From this somewhat pessimistic outlook, Neville asserted that salvation today is about the salvation of the human species vis à vis the developing structure of self destruction. He explored this from various contemporary scientific and theological perspectives

In summary, Neville argued:

  1. His initial premise that the glory of God is every creature fully alive.
  2. We come into this world as creatures of promise, as part of the species homo sapiens, a species that is still evolving. Our task is to become who we really are, the pointer to which we see in Jesus of Nazareth.
  3. In him we see homo humanus, life in all its fullness, hetero pacificus, the Word made flesh. The tragedy is that rather than become who we truly are, we live a kind of half life. In doing so we sow the seeds of our own destruction.
  4. Evolution teaches us that existence and growth go together. Adapt or die. The world will go on without us – and there will be another dead branch on the tree of life.
  5. The Christian faith is that Jesus of Nazareth offers us a pattern of being, a pattern of growth, that will save us from the inevitability of extinction. That is what salvation is about…

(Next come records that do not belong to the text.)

==> src/rtl/core/cip_pkg.sv <==
// Shared types and constants for the chain interval projector.
// Used by cip_ctrl, cip_dp and chain_interval_projector.
package cip_pkg;

  localparam int MaxRegions = 32;
  localparam int MaxFlank = 15;
  localparam int HistDepth = MaxFlank + 2;
  localparam int CoordW = 31;
  localparam int SlotW = 5;
  localparam logic [CoordW-1:0] MaxV = {CoordW{1'b1}};

  typedef enum logic [1:0] {
    MODE_LOAD   = 2'd0,
    MODE_BLOCK  = 2'd1,
    MODE_FINISH = 2'd2,
    MODE_NONE   = 2'd3
  } mode_t;

  typedef enum logic [2:0] {
    REG_FLANK  = 3'd0,
    REG_COUNT  = 3'd1,
    REG_TSTART = 3'd2,
    REG_TEND   = 3'd3,
    REG_QSTART = 3'd4,
    REG_QEND   = 3'd5,
    REG_QLEN   = 3'd6,
    REG_QFWD   = 3'd7
  } reg_idx_t;

  typedef enum logic [2:0] {
    ST_IDLE,
    ST_BLOCK,
    ST_SCAN,
    ST_REPORT,
    ST_CLEAR
  } state_t;

  typedef struct packed {
    logic [1:0]        mode;
    logic [SlotW-1:0]  region_slot;
    logic [CoordW-1:0] region_begin;
    logic [CoordW-1:0] region_finish;
    logic              same_chromosome;
    logic [CoordW-1:0] block_length;
    logic [CoordW-1:0] target_gap;
    logic [CoordW-1:0] query_gap;
  } in_item_t;

  typedef struct packed {
    logic [SlotW-1:0]  region_number;
    logic [CoordW-1:0] projected_start;
    logic [CoordW-1:0] projected_end;
    logic              last_result;
  } out_item_t;

  typedef struct packed {
    logic [3:0]        flank;
    logic [5:0]        count;
    logic [CoordW-1:0] tstart;
    logic [CoordW-1:0] tend;
    logic [CoordW-1:0] qstart;
    logic [CoordW-1:0] qend;
    logic [CoordW-1:0] qlen;
    logic              qfwd;
  } cfg_t;

  // controller -> datapath
  typedef struct packed {
    logic             load;
    logic             block;
    logic             scan;
    logic             report;
    logic             clear;
    logic [SlotW-1:0] idx;
  } cmd_t;

  function automatic logic [CoordW-1:0] sat_add(input logic [CoordW-1:0] a,
                                                input logic [CoordW-1:0] b);
    logic [CoordW:0] s;
    s = {1'b0, a} + {1'b0, b};
    return s[CoordW] ? MaxV : s[CoordW-1:0];
  endfunction

  function automatic logic [CoordW-1:0] sat_sub(input logic [CoordW-1:0] a,
                                                input logic [CoordW-1:0] b);
    return (a > b) ? a - b : '0;
  endfunction

endpackage

==> src/rtl/core/cip_ctrl.sv <==
// Sequencer for the chain interval projector: accepts items, walks regions.
// Depends on cip_pkg; drives cip_dp through cmd_t.
module cip_ctrl (
  input  logic                        clk,
  input  logic                        rst,
  input  logic                        in_valid,
  input  logic [1:0]                  in_mode,
  output logic                        in_stall,
  input  logic [5:0]                  count,
  output logic                        out_valid,
  input  logic                        out_stall,
  output logic                        out_last,
  output cip_pkg::cmd_t               cmd
);

  cip_pkg::state_t state, state_next;
  logic [cip_pkg::SlotW-1:0] idx, idx_next;
  logic [5:0] n;
  logic       idx_last;

  assign n = (count > 6'(cip_pkg::MaxRegions)) ? 6'(cip_pkg::MaxRegions) : count;
  assign idx_last = (6'(idx) + 6'd1 >= n);
  assign in_stall = (state != cip_pkg::ST_IDLE);

  always_ff @(posedge clk) begin
    if (rst) begin
      state <= cip_pkg::ST_IDLE;
      idx <= '0;
    end else begin
      state <= state_next;
      idx <= idx_next;
    end
  end

  always_comb begin
    state_next = state;
    idx_next = idx;
    cmd = '0;
    cmd.idx = idx;
    out_valid = 1'b0;
    out_last = idx_last;
    unique case (state)
      cip_pkg::ST_IDLE: begin
        idx_next = '0;
        if (in_valid) begin
          unique case (cip_pkg::mode_t'(in_mode))
            cip_pkg::MODE_LOAD: cmd.load = 1'b1;
            cip_pkg::MODE_BLOCK: begin
              cmd.block = 1'b1;
              state_next = cip_pkg::ST_BLOCK;
            end
            cip_pkg::MODE_FINISH:
              state_next = (n == 6'd0) ? cip_pkg::ST_CLEAR : cip_pkg::ST_REPORT;
            default: ;
          endcase
        end
      end
      cip_pkg::ST_BLOCK: begin
        // history and cursors are settled; sweep regions next unless the count is zero
        state_next = (n == 6'd0) ? cip_pkg::ST_IDLE : cip_pkg::ST_SCAN;
      end
      cip_pkg::ST_SCAN: begin
        cmd.scan = 1'b1;
        idx_next = idx + 1'b1;
        if (idx_last) state_next = cip_pkg::ST_IDLE;
      end
      cip_pkg::ST_REPORT: begin
        cmd.report = 1'b1;
        out_valid = 1'b1;
        if (!out_stall) begin
          idx_next = idx + 1'b1;
          if (idx_last) state_next = cip_pkg::ST_CLEAR;
        end
      end
      cip_pkg::ST_CLEAR: begin
        cmd.clear = 1'b1;
        state_next = cip_pkg::ST_IDLE;
      end
      default: state_next = cip_pkg::ST_IDLE;
    endcase
  end

  a_one_cmd: assert property (@(posedge clk) disable iff (rst)
    $onehot0({cmd.load, cmd.block, cmd.scan, cmd.report, cmd.clear}))
    else $error("multiple commands");
  a_clear_after_report: assert property (@(posedge clk) disable iff (rst)
    (state == cip_pkg::ST_REPORT && !out_stall && idx_last) |=> cmd.clear)
    else $error("report not followed by clear");
  a_scan_bounded: assert property (@(posedge clk) disable iff (rst)
    cmd.scan |-> (6'(idx) < n))
    else $error("scan beyond count");

endmodule

==> config.mk <==
export PLATFORM = sky130hd
export DESIGN_NAME = cip_ctrl
export DESIGN_NICKNAME = d
export VERILOG_FILES = /design/src/rtl/core/cip_pkg.sv /design/src/rtl/core/cip_ctrl.sv
export SDC_FILE = /design/constraint.sdc
export NUM_CORES = 1
export LEC_CHECK = 0
export BUFFER_PORTS_ARGS = -buffer_cell sky130_fd_sc_hd__buf_4
export CORE_MARGIN = 2
export CORE_UTILIZATION = 51
export CTS_BUF_LIST = sky130_fd_sc_hd__clkbuf_16
export DETAILED_ROUTE_END_ITERATION = 8
export GPL_ROUTABILITY_DRIVEN = 0
export PLACE_DENSITY = 0.8
export SETUP_SLACK_MARGIN = 0.05
export SYNTH_ARGS = -nofsm -noshare
export SYNTH_HDL_FRONTEND = slang
export SYNTH_SLANG_ARGS = --single-unit
==> constraint.sdc <==
create_clock -name clk -period 6.2 [get_ports clk]
set_input_delay 0.93 -clock clk [delete_from_list [all_inputs] [get_ports clk]]
set_output_delay 0.93 -clock clk [all_outputs]
set_load 0.005 [all_outputs]
After elaboration in Yosys (flattened, before gate mapping):

Index checks and enable logic that the tools add are counted.

* mux-type cells: 18
* $lt $le $gt $ge: 2
* add/sub/neg operators: 2
* eq/ne operators: 11
* reductions and logical operators: 7

Operator list (number)
* $mux W3: 5
* $pmux W5 S3: 1
* $pmux W3 S4: 1
* $ne A2 B2 Y1 const B: 4
* $add A5 B1 Y6 const B: 1
* $eq A3 B2 Y1 const B: 2
* $ge A6 B6 Y1: 1
* $gt A6 B6 Y1 const B: 1
* $logic_not A6 Y1: 1
* $mux W2: 3
* $mux W6: 1
* $pmux W3 S2: 1
* $reduce_bool A3 Y1: 2
* $add A5 B1 Y5 const B: 1
* $mux W1: 5
* $mux W5: 1
* $reduce_and A5 Y1: 1
* $eq A3 B1 Y1 const B: 1
* $eq A3 B3 Y1 const B: 1
* $logic_not A3 Y1: 1
* $ne A3 B1 Y1 const B: 1
* $eq A2 B1 Y1 const B: 1
* $eq A2 B2 Y1 const B: 1
* $logic_not A2 Y1: 1
* $reduce_and A2 Y1: 1

* register bits after elaboration: 8
* word-level logic and storage cells: 42
* input port bits: 12

Logic depth before layout (Yosys ltp):

* depth in word-level cells: 7
* depth in mapped cells: 9
* depth with buffers taken out: 9

Least setup slack after synthesis:

Ideal clock, no wire load.

* path type: input-to-output
* start: in count[0]
* end: out out_last
* stages on the path: 5
* arrival time: 1740 ps
* slack: 3530 ps
* required time: 5270 ps
* path buffers: 0
* cells stage by stage: nor2b_1 ha_1 nand2b_1 a21oi_1 o221ai_1

* cells in the longest elaborated chain, start to end: 3

Ends and longest elaborated chain
* start, declared: RTL line cip_ctrl.sv:9 `input logic [5:0] count,`
* $gt A6 B6 Y1: RTL line cip_ctrl.sv:21 `assign n = (count > 6'(cip_pkg::MaxRegions)) ? 6'(cip_pkg::MaxRegions) : count;`
* $mux W6 (*): RTL line cip_ctrl.sv:21
* $ge A6 B6 Y1 (*): RTL line cip_ctrl.sv:22 `assign idx_last = (6'(idx) + 6'd1 >= n);`
* end, declared: RTL line cip_ctrl.sv:12 `output logic out_last,`

Mark *: on every way between the ends. The rest lies on a longest branch, timed or not.

Worst setup path in the final report:

Ends and elaborated chain as after synthesis.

There was much more as our small groups discussed and responded to Neville’s input. Neville’s role has been somewhat of a Jeremiah amongst us in the past, prodding us awake to the inevitable outcome of certain human trajectories – he was part of the “human shield” team at the outbreak of the invasion of Iraq and continues as a passionate advocate for refugees and responsible action on climate change.
His provocative nay-saying fulfills a positive function, however – it awakens us to what is real and encourages us to lay aside what is fanciful and unnecessary, even a hindrance.
This Wednesday the three of us form a panel to debate one another’s input. Should be interesting!